In most cases the source-address
field should only be used with
per-node peers, i.e. peers with node selectors which select only
one node.
By default, a BGP peer configured under the peers
configuration
section runs on all speaker nodes. It is likely meaningless to use
the source-address
field in a peer configuration that applies to
more than one node because two nodes in a given network usually
shouldn’t have the same IP address.
Community Aliases
It’s possible to define aliases for BGP Communities used when advertising. This is done by using
the Community
CRD that allows to associate a name to a given BGP community:
apiVersion: metallb.io/v1beta1
kind: Community
metadata:
name: communities
namespace: metallb-system
spec:
communities:
- name: vpn-only
value: 1234:1
- name: NO_ADVERTISE
value: 65535:65282
After defining an alias, it can be used in the BGPAdvertisement
in place of its
two 16 bits number format:
apiVersion: metallb.io/v1beta1
kind: BGPAdvertisement
metadata:
name: local
namespace: metallb-system
spec:
ipAddressPools:
- first-pool
aggregationLength: 32
localPref: 100
communities:
- vpn-only
Peering and annoucing via a VRF
It’s possible to establish a BGP connection using interfaces having a linux vrf
as master. In order to do so, the vrf
field of the BGPPeer
structure must be set:
apiVersion: metallb.io/v1beta2
kind: BGPPeer
metadata:
name: example
namespace: metallb-system
spec:
myASN: 64512
peerASN: 64512
peerAddress: 172.30.0.3
peerPort: 179
vrf: "red"
By setting a vrf, MetalLB will establish the bgp / bfd session using the interfaces having the given VRF as master, and announce the services through the interface the session is established from.

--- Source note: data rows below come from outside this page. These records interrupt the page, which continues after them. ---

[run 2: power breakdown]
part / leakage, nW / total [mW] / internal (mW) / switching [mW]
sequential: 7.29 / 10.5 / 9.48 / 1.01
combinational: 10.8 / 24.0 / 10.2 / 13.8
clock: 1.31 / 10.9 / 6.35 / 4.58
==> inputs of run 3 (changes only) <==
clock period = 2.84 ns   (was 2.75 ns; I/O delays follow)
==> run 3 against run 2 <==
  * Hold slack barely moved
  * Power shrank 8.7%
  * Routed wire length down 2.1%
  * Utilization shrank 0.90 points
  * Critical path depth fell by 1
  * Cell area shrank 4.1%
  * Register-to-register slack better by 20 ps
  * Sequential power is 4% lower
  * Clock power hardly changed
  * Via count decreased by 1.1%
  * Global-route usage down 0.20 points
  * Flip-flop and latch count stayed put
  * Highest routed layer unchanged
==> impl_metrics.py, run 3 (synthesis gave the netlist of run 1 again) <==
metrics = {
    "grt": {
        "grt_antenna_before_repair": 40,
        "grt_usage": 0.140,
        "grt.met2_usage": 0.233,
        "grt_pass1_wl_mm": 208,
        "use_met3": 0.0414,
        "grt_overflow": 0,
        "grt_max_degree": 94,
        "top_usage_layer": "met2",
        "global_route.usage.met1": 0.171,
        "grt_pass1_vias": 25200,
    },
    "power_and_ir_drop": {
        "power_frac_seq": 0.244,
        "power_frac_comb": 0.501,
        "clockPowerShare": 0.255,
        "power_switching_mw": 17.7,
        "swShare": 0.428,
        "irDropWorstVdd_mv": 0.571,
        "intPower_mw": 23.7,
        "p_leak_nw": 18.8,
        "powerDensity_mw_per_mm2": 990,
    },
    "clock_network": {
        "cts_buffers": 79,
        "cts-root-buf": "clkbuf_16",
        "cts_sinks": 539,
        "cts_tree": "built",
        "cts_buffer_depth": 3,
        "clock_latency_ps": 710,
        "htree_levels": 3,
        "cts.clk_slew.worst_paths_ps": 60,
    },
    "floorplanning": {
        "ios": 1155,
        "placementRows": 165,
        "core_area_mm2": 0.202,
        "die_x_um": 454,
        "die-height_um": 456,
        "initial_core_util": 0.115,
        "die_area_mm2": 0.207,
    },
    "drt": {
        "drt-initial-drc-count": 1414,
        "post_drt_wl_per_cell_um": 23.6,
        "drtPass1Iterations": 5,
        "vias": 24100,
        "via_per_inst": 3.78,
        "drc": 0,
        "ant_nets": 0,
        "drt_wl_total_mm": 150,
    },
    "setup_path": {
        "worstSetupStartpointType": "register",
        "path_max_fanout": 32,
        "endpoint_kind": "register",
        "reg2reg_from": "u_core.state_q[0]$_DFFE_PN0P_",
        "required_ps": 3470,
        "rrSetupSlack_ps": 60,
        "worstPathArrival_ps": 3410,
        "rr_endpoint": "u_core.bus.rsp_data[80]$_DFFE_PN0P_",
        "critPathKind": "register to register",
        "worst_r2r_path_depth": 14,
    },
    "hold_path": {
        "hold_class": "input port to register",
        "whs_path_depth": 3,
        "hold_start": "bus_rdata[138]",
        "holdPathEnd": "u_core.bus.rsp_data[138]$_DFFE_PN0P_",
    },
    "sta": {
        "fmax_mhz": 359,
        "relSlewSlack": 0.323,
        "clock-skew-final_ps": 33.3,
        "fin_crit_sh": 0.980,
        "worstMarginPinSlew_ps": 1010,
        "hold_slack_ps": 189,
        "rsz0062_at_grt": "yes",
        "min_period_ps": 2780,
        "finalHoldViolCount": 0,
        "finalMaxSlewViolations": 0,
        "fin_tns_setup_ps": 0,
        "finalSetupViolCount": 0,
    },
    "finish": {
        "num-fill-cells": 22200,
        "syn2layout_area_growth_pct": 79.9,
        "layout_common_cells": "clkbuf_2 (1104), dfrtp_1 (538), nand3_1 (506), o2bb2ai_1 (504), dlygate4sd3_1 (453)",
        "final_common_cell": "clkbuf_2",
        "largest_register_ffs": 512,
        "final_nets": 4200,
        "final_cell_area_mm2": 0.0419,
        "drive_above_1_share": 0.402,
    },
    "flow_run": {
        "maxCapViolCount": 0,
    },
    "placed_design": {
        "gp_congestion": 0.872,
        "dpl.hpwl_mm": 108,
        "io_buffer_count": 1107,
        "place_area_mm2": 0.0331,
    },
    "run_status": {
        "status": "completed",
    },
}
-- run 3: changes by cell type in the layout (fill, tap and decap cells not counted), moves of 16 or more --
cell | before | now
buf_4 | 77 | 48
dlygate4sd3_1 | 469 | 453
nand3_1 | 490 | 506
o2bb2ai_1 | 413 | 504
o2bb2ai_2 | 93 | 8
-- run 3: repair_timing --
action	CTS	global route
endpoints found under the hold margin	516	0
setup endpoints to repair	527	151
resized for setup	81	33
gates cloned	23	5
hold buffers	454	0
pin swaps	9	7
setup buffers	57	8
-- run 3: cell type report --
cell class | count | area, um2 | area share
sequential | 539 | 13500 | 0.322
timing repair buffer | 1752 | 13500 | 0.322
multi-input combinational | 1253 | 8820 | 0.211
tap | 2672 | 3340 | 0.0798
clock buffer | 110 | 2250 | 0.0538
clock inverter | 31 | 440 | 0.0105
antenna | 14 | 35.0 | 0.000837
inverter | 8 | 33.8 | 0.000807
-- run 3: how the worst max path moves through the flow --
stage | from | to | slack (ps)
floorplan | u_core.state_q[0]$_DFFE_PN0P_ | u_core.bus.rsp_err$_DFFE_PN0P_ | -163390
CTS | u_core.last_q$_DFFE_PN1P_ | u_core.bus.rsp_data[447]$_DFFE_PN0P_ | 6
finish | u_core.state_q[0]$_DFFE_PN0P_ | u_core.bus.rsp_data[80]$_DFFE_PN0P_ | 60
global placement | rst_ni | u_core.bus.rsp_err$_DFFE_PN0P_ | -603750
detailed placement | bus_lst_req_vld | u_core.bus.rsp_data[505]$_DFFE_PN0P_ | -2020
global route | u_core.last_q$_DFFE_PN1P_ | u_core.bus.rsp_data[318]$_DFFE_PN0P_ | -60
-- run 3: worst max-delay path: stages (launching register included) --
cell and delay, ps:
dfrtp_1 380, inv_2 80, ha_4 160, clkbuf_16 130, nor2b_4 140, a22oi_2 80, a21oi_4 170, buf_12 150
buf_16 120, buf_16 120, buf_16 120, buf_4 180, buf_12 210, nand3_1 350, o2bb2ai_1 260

MetalLB will attract the traffic toward the interface in the VRF, but some setup on the host network is required in order to allow the traffic to reach the CNI. This falls outside of the responsabilities of MetalLB.
Configuring with FRR-K8s
When deploying MetalLB with the, the FRR-K8s api can be used in combination with MetalLB’s one.

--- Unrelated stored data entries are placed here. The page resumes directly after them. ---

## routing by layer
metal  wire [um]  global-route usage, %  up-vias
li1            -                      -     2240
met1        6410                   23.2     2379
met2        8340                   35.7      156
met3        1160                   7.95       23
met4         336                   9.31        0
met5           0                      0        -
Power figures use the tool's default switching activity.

In this mode, MetalLB will generate FRRConfiguration instance for each node where a speaker is running on.
The configuration generated by MetalLB can be merged with other FRRConfiguration
s created by the
user (or by other controllers), provided that the configuration compatibility guidelines are honored.
For example, we can enable a MetalLB BGPPeer
to receive incoming prefixes:
apiVersion: metallb.io/v1beta2
kind: BGPPeer
metadata:
name: peer
namespace: metallb-system
spec:
myASN: 64512
peerASN: 64512
peerAddress: 172.30.0.3
---
apiVersion: frrk8s.metallb.io/v1beta1
kind: FRRConfiguration
metadata:
name: with-recv
namespace: metallb-system
spec:
bgp:
routers:
- asn: 64512
neighbors:
- address: 172.30.0.3
asn: 64512
toReceive:
allowed:
mode: all
Graceful Restart
BGP Graceful Restart (GR) functionality (RFC-4724) defines the mechanism that allows the BGP routers to continue to forward data packets along known routes while the routing protocol information is being restored. GR can be applied when the control plane is independent from the forwarding plane, which is the case for the most Kubernetes clusters. This feature was added to minimize network disruptions during upgrades.
GR can be applied per BGP neighbor by setting the field enableGracefulRestart
to true, note that this field is immutable. For example
apiVersion: metallb.io/v1beta2
kind: BGPPeer
metadata:
name: example
namespace: metallb-system
spec:
myASN: 64512
peerASN: 64512
peerAddress: 172.30.0.3
enableGracefulRestart: true
GR With BFD
According to the RFC-5881/BFD Shares Fate with the Control Plane, BFD and Graceful Restart can work together, but is implementation specific. It is up to vendor’s recommendation and needs to be tested.